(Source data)
<file path="src/rtl/debug_uart_wb_bridge.sv">
// -----------------------------------------------------------------------------
// debug_uart_wb_bridge
//
// SoC-side responder for the debug UART link. The external debug host sends
// framed commands over ser_rx: a command byte (0x01 write, 0x02 read), four
// address bytes MSB first and, for writes, four data bytes MSB first. Each
// command becomes one Wishbone master cycle. The result is sent back over
// ser_tx: 0xAC (ok, followed by four read-data bytes for reads) or 0xEE
// (bus timeout). The bridge only operates while debug_in is high.
//
// Ports
//   core_clk   system clock
//   core_rstn  asynchronous active-low reset
//   debug_in   bridge enable; low drops all in-flight work immediately
//   ser_rx     UART receive line from the host (8N1, LSB first, idle high)
//   ser_tx     UART transmit line to the host (8N1, LSB first, idle high)
//   wb_adr_o   Wishbone address
//   wb_dat_o   Wishbone write data
//   wb_sel_o   byte select, 4'hF while a cycle is active
//   wb_we_o    Wishbone write enable
//   wb_cyc_o   Wishbone cycle
//   wb_stb_o   Wishbone strobe (mirrors wb_cyc_o)
//   wb_dat_i   Wishbone read data
//   wb_ack_i   Wishbone acknowledge
//   busy       a command is being collected, executed or answered
// -----------------------------------------------------------------------------
module debug_uart_wb_bridge #(
   parameter int CLK_DIV    = 347,
   parameter int WB_TIMEOUT = 255
) (
   input  logic        core_clk,
   input  logic        core_rstn,
   input  logic        debug_in,
   input  logic        ser_rx,
   output logic        ser_tx,
   output logic [31:0] wb_adr_o,
   output logic [31:0] wb_dat_o,
   output logic [3:0]  wb_sel_o,
   output logic        wb_we_o,
   output logic        wb_cyc_o,
   output logic        wb_stb_o,
   input  logic [31:0] wb_dat_i,
   input  logic        wb_ack_i,
   output logic        busy
);

   localparam int CW = $clog2(CLK_DIV);
   localparam int TW = $clog2(WB_TIMEOUT + 1);
   localparam logic [CW-1:0] BIT_END  = CW'(CLK_DIV - 1);
   localparam logic [CW-1:0] HALF_END = CW'(CLK_DIV / 2 - 1);
   localparam logic [TW-1:0] TMO_END  = TW'(WB_TIMEOUT - 1);
   localparam logic [7:0]    CMD_WRITE = 8'h01;
   localparam logic [7:0]    CMD_READ  = 8'h02;
   localparam logic [7:0]    RSP_OK    = 8'hAC;
   localparam logic [7:0]    RSP_TMO   = 8'hEE;

   typedef enum logic [1:0] {RX_HUNT, RX_START, RX_DATA, RX_STOP} rx_state_t;
   typedef enum logic [1:0] {TX_IDLE, TX_START, TX_DATA, TX_STOP} tx_state_t;
   typedef enum logic [2:0] {P_IDLE, P_ADDR, P_WDATA, P_BUS, P_RESP} p_state_t;

   // receiver
   rx_state_t     rx_state, rx_next;
   logic          rx_meta, rx_sync, rx_last;
   logic [CW-1:0] rx_cnt;
   logic [2:0]    rx_bit;
   logic [7:0]    rx_sh;
   logic          rx_valid, rx_ferr;
   logic          rx_tick;

   // transmitter
   tx_state_t     tx_state, tx_next;
   logic [CW-1:0] tx_cnt;
   logic [2:0]    tx_bit;
   logic [7:0]    tx_sh;
   logic          tx_tick, tx_ready, tx_go, tx_line;

   // command parser and bus master
   p_state_t      p_state, p_next;
   logic [1:0]    byte_cnt;
   logic          is_write;
   logic [31:0]   adr_q, dat_q;
   logic          cyc_q;
   logic [TW-1:0] tmo_cnt;
   logic [39:0]   resp_sh;
   logic [2:0]    resp_left;
   logic          bus_end;

   // Two-flop synchroniser plus one extra stage so a falling edge on the
   // synchronised line can be detected.
   always_ff @(posedge core_clk or negedge core_rstn) begin
      if (!core_rstn) begin
         rx_meta <= 1'b1;
         rx_sync <= 1'b1;
         rx_last <= 1'b1;
      end else begin
         rx_meta <= ser_rx;
         rx_sync <= rx_meta;
         rx_last <= rx_sync;
      end
   end

   assign rx_tick = (rx_cnt == BIT_END);

   // Receiver state register.
   always_ff @(posedge core_clk or negedge core_rstn) begin
      if (!core_rstn) rx_state <= RX_HUNT;
      else            rx_state <= rx_next;
   end

   // Receiver next state: a falling edge arms the start check half a bit
   // later, which also places every later sample at a bit centre.
   always_comb begin
      rx_next = rx_state;
      if (!debug_in) begin
         rx_next = RX_HUNT;
      end else begin
         case (rx_state)
            RX_HUNT:  if (rx_last && !rx_sync) rx_next = RX_START;
            RX_START: if (rx_cnt == HALF_END) rx_next = rx_sync ? RX_HUNT : RX_DATA;
            RX_DATA:  if (rx_tick && rx_bit == 3'd7) rx_next = RX_STOP;
            RX_STOP:  if (rx_tick) rx_next = RX_HUNT;
            default:  rx_next = RX_HUNT;
         endcase
      end
   end

   // Receiver datapath: bit timer, shift register and the one-cycle
   // byte-valid / framing-error strobes towards the parser.
   always_ff @(posedge core_clk or negedge core_rstn) begin
      if (!core_rstn) begin
         rx_cnt   <= '0;
         rx_bit   <= '0;
         rx_sh    <= '0;
         rx_valid <= 1'b0;
         rx_ferr  <= 1'b0;
      end else begin
         rx_valid <= 1'b0;
         rx_ferr  <= 1'b0;
         if (rx_state == RX_HUNT || rx_state != rx_next || rx_tick) rx_cnt <= '0;
         else                                                       rx_cnt <= rx_cnt + 1'b1;
         if (rx_state == RX_START) rx_bit <= '0;
         if (rx_state == RX_DATA && rx_tick) begin
            rx_sh  <= {rx_sync, rx_sh[7:1]};
            rx_bit <= rx_bit + 1'b1;
         end
         if (rx_state == RX_STOP && rx_tick && debug_in) begin
            rx_valid <= rx_sync;
            rx_ferr  <= ~rx_sync;
         end
      end
   end

   // The bus cycle ends on ack, or on the last allowed cycle; ack wins a tie.
   assign bus_end = cyc_q && (wb_ack_i || tmo_cnt == TMO_END);

   // Parser state register.
   always_ff @(posedge core_clk or negedge core_rstn) begin
      if (!core_rstn) p_state <= P_IDLE;
      else            p_state <= p_next;
   end

   // Parser next state and the request to the transmitter.
   always_comb begin
      p_next = p_state;
      tx_go  = 1'b0;
      if (!debug_in) begin
         p_next = P_IDLE;
      end else begin
         case (p_state)
            P_IDLE:
               if (rx_valid && (rx_sh == CMD_WRITE || rx_sh == CMD_READ)) p_next = P_ADDR;
            P_ADDR:
               if (rx_ferr) p_next = P_IDLE;
               else if (rx_valid && byte_cnt == 2'd3) p_next = is_write ? P_WDATA : P_BUS;
            P_WDATA:
               if (rx_ferr) p_next = P_IDLE;
               else if (rx_valid && byte_cnt == 2'd3) p_next = P_BUS;
            P_BUS:
               if (bus_end) p_next = P_RESP;
            P_RESP: begin
               tx_go = (resp_left != 3'd0);
               if (resp_left == 3'd0 && tx_state == TX_IDLE) p_next = P_IDLE;
            end
            default: p_next = P_IDLE;
         endcase
      end
   end

   // Parser datapath: collects address/data bytes, runs the Wishbone cycle
   // (cyc rises one cycle after entering BUS so address and data are already
   // stable) and prepares the response bytes for the transmitter.
   always_ff @(posedge core_clk or negedge core_rstn) begin
      if (!core_rstn) begin
         byte_cnt  <= '0;
         is_write  <= 1'b0;
         adr_q     <= '0;
         dat_q     <= '0;
         cyc_q     <= 1'b0;
         tmo_cnt   <= '0;
         resp_sh   <= '0;
         resp_left <= '0;
      end else if (!debug_in) begin
         cyc_q     <= 1'b0;
         resp_left <= '0;
      end else begin
         case (p_state)
            P_IDLE:
               if (rx_valid) begin
                  is_write <= (rx_sh == CMD_WRITE);
                  byte_cnt <= '0;
               end
            P_ADDR:
               if (rx_valid) begin
                  adr_q    <= {adr_q[23:0], rx_sh};
                  byte_cnt <= byte_cnt + 2'd1;
               end
            P_WDATA:
               if (rx_valid) begin
                  dat_q    <= {dat_q[23:0], rx_sh};
                  byte_cnt <= byte_cnt + 2'd1;
               end
            P_BUS:
               if (!cyc_q) begin
                  cyc_q   <= 1'b1;
                  tmo_cnt <= '0;
               end else if (wb_ack_i) begin
                  cyc_q     <= 1'b0;
                  resp_sh   <= is_write ? {RSP_OK, 32'h0} : {RSP_OK, wb_dat_i};
                  resp_left <= is_write ? 3'd1 : 3'd5;
               end else if (tmo_cnt == TMO_END) begin
                  cyc_q     <= 1'b0;
                  resp_sh   <= {RSP_TMO, 32'h0};
                  resp_left <= 3'd1;
               end else begin
                  tmo_cnt <= tmo_cnt + 1'b1;
               end
            P_RESP:
               if (tx_go && tx_ready) begin
                  resp_sh   <= {resp_sh[31:0], 8'h00};
                  resp_left <= resp_left - 3'd1;
               end
            default: ;
         endcase
      end
   end

   assign tx_tick  = (tx_cnt == BIT_END);
   // A new byte may be loaded when idle or in the last cycle of a stop bit,
   // which keeps consecutive response bytes back-to-back.
   assign tx_ready = (tx_state == TX_IDLE) || (tx_state == TX_STOP && tx_tick);

   // Transmitter state register.
   always_ff @(posedge core_clk or negedge core_rstn) begin
      if (!core_rstn) tx_state <= TX_IDLE;
      else            tx_state <= tx_next;
   end

   // Transmitter next state and line level.
   always_comb begin
      tx_next = tx_state;
      tx_line = 1'b1;
      case (tx_state)
         TX_IDLE:  if (tx_go) tx_next = TX_START;
         TX_START: begin
            tx_line = 1'b0;
            if (tx_tick) tx_next = TX_DATA;
         end
         TX_DATA: begin
            tx_line = tx_sh[0];
            if (tx_tick && tx_bit == 3'd7) tx_next = TX_STOP;
         end
         TX_STOP:  if (tx_tick) tx_next = tx_go ? TX_START : TX_IDLE;
         default:  tx_next = TX_IDLE;
      endcase
      if (!debug_in) tx_next = TX_IDLE;
   end

   // Transmitter datapath: bit timer and output shift register.
   always_ff @(posedge core_clk or negedge core_rstn) begin
      if (!core_rstn) begin
         tx_cnt <= '0;
         tx_bit <= '0;
         tx_sh  <= '0;
      end else begin
         if (tx_state == TX_IDLE || tx_state != tx_next || tx_tick) tx_cnt <= '0;
         else                                                       tx_cnt <= tx_cnt + 1'b1;
         if (tx_go && tx_ready) begin
            tx_sh  <= resp_sh[39:32];
            tx_bit <= '0;
         end else if (tx_state == TX_DATA && tx_tick) begin
            tx_sh  <= {1'b0, tx_sh[7:1]};
            tx_bit <= tx_bit + 1'b1;
         end
      end
   end

   // debug_in gates the visible outputs directly so that dropping it takes
   // effect in the same cycle, ahead of the registered clean-up.
   assign ser_tx   = tx_line | ~debug_in;
   assign wb_cyc_o = cyc_q & debug_in;
   assign wb_stb_o = wb_cyc_o;
   assign wb_we_o  = wb_cyc_o & is_write;
   assign wb_sel_o = wb_cyc_o ? 4'hF : 4'h0;
   assign wb_adr_o = adr_q;
   assign wb_dat_o = dat_q;
   assign busy     = debug_in && (p_state != P_IDLE);

endmodule

</file>
`src/rtl/apb_pkg.sv`:
```
// Shared APB definitions: slave FSM state encoding and bridge-side bus widths.
package apb_pkg;

    localparam int APB_DATA_W = 8;
    localparam int APB_ADDR_W = 9;

    typedef enum logic [2:0] {
        ST_IDLE  = 3'b001,
        ST_WAIT  = 3'b010,
        ST_READY = 3'b100
    } apb_state_t;

endpackage

```
`src/rtl/apb_slave_regfile.sv`:
```
// DEPTH x DATA_WIDTH register array: cleared by reset, synchronous write, combinational read.
module apb_slave_regfile
    import apb_pkg::*;
#(
    parameter int DEPTH      = 64,
    parameter int DATA_WIDTH = APB_DATA_W,
    parameter int IDX_W      = $clog2(DEPTH)
) (
    input  logic                  PCLK,
    input  logic                  PRESETn,
    input  logic                  we,
    input  logic [IDX_W-1:0]      waddr,
    input  logic [DATA_WIDTH-1:0] wdata,
    input  logic [IDX_W-1:0]      raddr,
    output logic [DATA_WIDTH-1:0] rdata
);

    logic [DATA_WIDTH-1:0] mem [DEPTH];

    always_ff @(posedge PCLK or negedge PRESETn) begin
        if (!PRESETn) begin
            for (int i = 0; i < DEPTH; i++) mem[i] <= '0;
        end else if (we) begin
            mem[waddr] <= wdata;
        end
    end

    assign rdata = mem[raddr];

endmodule

```
`src/rtl/apb_slave_mem.sv`:
```
// APB slave backed by a small register memory, with a fixed number of wait states
// and error response on out-of-range addresses or unstable access signals.
module apb_slave_mem
    import apb_pkg::*;
#(
    parameter int ADDR_WIDTH  = APB_ADDR_W - 1,
    parameter int DATA_WIDTH  = APB_DATA_W,
    parameter int DEPTH       = 64,
    parameter int WAIT_STATES = 2
) (
    input  logic                  PCLK,
    input  logic                  PRESETn,
    input  logic                  PSEL,
    input  logic                  PENABLE,
    input  logic                  PWRITE,
    input  logic [ADDR_WIDTH-1:0] PADDR,
    input  logic [DATA_WIDTH-1:0] PWDATA,
    output logic [DATA_WIDTH-1:0] PRDATA,
    output logic                  PREADY,
    output logic                  PSLVERR
);

    localparam int IDX_W = $clog2(DEPTH);
    localparam logic [ADDR_WIDTH:0] DEPTH_LIM = (ADDR_WIDTH + 1)'(DEPTH);
    localparam logic [3:0] CNT_INIT = (WAIT_STATES == 0) ? 4'd0 : 4'(WAIT_STATES - 1);

    apb_state_t state, state_nxt;

    logic [ADDR_WIDTH-1:0] addr_q;
    logic                  write_q;
    logic [DATA_WIDTH-1:0] wdata_q;
    logic [3:0]            cnt;
    logic                  err_q;

    logic                  setup;
    logic                  mismatch;
    logic                  addr_ok_q;
    logic                  addr_ok_p;
    logic                  entry_err;
    logic                  mem_we;
    logic [IDX_W-1:0]      rd_idx;
    logic [DATA_WIDTH-1:0] rd_data;

    assign setup     = PSEL & ~PENABLE;
    assign addr_ok_q = {1'b0, addr_q} < DEPTH_LIM;
    assign addr_ok_p = {1'b0, PADDR} < DEPTH_LIM;
    assign mismatch  = (PADDR != addr_q) | (PWRITE != write_q) | (write_q & (PWDATA != wdata_q));

    // Entering READY from IDLE means the live bus is the transfer; from WAIT it is the latched copy.
    assign rd_idx    = (state == ST_IDLE) ? PADDR[IDX_W-1:0] : addr_q[IDX_W-1:0];
    assign entry_err = (state == ST_IDLE) ? ~addr_ok_p : (err_q | mismatch | ~addr_ok_q);
    assign mem_we    = PREADY & write_q & ~PSLVERR;

    always_ff @(posedge PCLK or negedge PRESETn) begin
        if (!PRESETn) state <= ST_IDLE;
        else          state <= state_nxt;
    end

    always_comb begin
        state_nxt = state;
        case (state)
            ST_IDLE:  if (setup) state_nxt = (WAIT_STATES == 0) ? ST_READY : ST_WAIT;
            ST_WAIT:  begin
                if (!PSEL)          state_nxt = ST_IDLE;
                else if (cnt == '0) state_nxt = ST_READY;
            end
            ST_READY: state_nxt = ST_IDLE;
            default:  state_nxt = ST_IDLE;
        endcase
    end

    always_comb begin
        PREADY  = (state == ST_READY);
        PSLVERR = (state == ST_READY) & (err_q | mismatch | ~addr_ok_q);
    end

    always_ff @(posedge PCLK or negedge PRESETn) begin
        if (!PRESETn) begin
            addr_q  <= '0;
            write_q <= 1'b0;
            wdata_q <= '0;
            cnt     <= '0;
            err_q   <= 1'b0;
            PRDATA  <= '0;
        end else begin
            case (state)
                ST_IDLE: begin
                    err_q <= 1'b0;
                    if (setup) begin
                        addr_q  <= PADDR;
                        write_q <= PWRITE;
                        wdata_q <= PWDATA;
                        cnt     <= CNT_INIT;
                    end
                end
                ST_WAIT: begin
                    err_q <= err_q | mismatch;
                    if (cnt != '0) cnt <= cnt - 4'd1;
                end
                default: ;
            endcase
            if (state_nxt == ST_READY) PRDATA <= entry_err ? '0 : rd_data;
        end
    end

    apb_slave_regfile #(
        .DEPTH      (DEPTH),
        .DATA_WIDTH (DATA_WIDTH),
        .IDX_W      (IDX_W)
    ) u_regfile (
        .PCLK    (PCLK),
        .PRESETn (PRESETn),
        .we      (mem_we),
        .waddr   (addr_q[IDX_W-1:0]),
        .wdata   (wdata_q),
        .raddr   (rd_idx),
        .rdata   (rd_data)
    );

endmodule

```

:: Exercise directions ::
Examine the records above and give the number of lines in which the string "PWDATA" appears, with no other words.

:: Answer to the exercise ::
3